Reply with only a number, the count of lines in the listing that include the word "reqTtbHi".

====== Available data

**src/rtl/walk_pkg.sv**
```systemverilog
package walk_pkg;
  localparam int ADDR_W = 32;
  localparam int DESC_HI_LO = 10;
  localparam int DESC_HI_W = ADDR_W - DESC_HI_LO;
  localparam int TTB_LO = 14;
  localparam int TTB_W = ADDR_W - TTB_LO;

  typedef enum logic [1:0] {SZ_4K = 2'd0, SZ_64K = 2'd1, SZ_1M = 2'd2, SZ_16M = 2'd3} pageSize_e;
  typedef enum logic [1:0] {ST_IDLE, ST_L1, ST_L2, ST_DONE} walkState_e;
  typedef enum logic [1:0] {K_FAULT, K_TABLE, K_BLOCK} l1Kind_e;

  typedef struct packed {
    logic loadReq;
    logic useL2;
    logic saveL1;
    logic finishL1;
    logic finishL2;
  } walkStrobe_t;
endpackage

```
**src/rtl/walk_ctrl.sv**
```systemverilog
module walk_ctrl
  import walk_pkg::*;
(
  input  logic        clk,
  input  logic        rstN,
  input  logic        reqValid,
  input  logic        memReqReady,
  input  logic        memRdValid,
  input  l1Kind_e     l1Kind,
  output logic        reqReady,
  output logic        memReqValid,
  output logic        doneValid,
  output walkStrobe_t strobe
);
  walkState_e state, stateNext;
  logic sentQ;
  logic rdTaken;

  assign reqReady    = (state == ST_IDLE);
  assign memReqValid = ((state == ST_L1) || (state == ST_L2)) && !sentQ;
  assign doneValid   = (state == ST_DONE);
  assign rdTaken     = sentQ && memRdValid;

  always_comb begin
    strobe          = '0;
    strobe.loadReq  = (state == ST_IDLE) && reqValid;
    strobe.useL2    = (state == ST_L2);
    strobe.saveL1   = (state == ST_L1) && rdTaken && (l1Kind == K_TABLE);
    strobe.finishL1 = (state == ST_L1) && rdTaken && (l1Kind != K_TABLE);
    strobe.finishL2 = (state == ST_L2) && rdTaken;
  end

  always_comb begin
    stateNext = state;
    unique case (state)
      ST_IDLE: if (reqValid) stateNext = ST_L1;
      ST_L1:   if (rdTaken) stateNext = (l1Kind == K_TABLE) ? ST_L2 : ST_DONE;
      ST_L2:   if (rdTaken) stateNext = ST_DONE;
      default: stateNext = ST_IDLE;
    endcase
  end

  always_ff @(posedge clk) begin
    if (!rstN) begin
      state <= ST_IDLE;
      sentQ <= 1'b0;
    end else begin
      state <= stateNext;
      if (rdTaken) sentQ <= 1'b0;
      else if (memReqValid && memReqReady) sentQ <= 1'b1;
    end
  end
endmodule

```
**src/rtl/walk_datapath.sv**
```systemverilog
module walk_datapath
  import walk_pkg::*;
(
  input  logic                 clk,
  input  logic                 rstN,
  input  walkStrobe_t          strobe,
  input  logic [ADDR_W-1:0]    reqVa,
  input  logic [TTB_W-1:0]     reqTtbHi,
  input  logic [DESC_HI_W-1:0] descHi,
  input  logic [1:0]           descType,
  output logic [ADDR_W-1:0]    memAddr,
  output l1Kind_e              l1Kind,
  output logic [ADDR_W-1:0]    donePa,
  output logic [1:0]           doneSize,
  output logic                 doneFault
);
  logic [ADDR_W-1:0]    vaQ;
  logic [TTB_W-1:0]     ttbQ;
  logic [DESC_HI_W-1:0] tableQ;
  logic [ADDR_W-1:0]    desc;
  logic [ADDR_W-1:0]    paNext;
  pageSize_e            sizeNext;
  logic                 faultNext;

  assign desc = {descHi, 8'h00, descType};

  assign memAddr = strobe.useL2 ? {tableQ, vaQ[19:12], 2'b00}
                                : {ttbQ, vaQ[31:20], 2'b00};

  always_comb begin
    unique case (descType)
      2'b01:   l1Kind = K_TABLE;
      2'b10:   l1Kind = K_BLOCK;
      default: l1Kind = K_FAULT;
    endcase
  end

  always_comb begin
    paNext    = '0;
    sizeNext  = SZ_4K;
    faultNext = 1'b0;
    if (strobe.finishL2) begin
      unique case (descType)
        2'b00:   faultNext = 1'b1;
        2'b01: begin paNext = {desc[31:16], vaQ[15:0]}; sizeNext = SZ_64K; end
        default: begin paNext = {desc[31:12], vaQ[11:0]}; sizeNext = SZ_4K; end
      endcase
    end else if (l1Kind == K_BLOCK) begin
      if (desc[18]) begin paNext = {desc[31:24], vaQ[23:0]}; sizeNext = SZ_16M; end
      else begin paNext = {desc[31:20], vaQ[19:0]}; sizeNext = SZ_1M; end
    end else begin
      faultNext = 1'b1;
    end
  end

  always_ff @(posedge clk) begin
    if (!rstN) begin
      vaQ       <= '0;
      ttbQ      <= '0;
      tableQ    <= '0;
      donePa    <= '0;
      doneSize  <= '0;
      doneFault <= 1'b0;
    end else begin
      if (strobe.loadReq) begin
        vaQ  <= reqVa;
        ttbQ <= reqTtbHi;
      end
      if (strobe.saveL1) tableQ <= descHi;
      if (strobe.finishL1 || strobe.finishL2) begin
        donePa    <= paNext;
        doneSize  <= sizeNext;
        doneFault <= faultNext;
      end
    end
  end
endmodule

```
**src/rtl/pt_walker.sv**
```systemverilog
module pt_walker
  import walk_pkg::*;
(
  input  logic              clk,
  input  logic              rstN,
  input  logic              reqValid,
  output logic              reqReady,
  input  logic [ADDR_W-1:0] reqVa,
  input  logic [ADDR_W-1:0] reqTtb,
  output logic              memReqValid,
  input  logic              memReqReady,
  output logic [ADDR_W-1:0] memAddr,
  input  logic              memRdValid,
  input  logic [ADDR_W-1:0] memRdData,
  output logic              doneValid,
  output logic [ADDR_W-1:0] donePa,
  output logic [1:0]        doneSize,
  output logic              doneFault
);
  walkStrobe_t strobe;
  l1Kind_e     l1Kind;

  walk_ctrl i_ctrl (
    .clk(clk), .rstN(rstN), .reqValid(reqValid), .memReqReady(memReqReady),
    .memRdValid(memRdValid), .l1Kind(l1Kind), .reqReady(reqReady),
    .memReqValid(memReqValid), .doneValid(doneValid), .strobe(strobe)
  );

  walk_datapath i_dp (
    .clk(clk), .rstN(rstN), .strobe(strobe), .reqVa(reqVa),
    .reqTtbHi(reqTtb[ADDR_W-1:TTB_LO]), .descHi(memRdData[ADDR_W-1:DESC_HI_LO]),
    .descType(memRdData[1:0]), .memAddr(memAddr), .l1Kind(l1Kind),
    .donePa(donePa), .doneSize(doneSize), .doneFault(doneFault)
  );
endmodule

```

============

* **Task solution**
3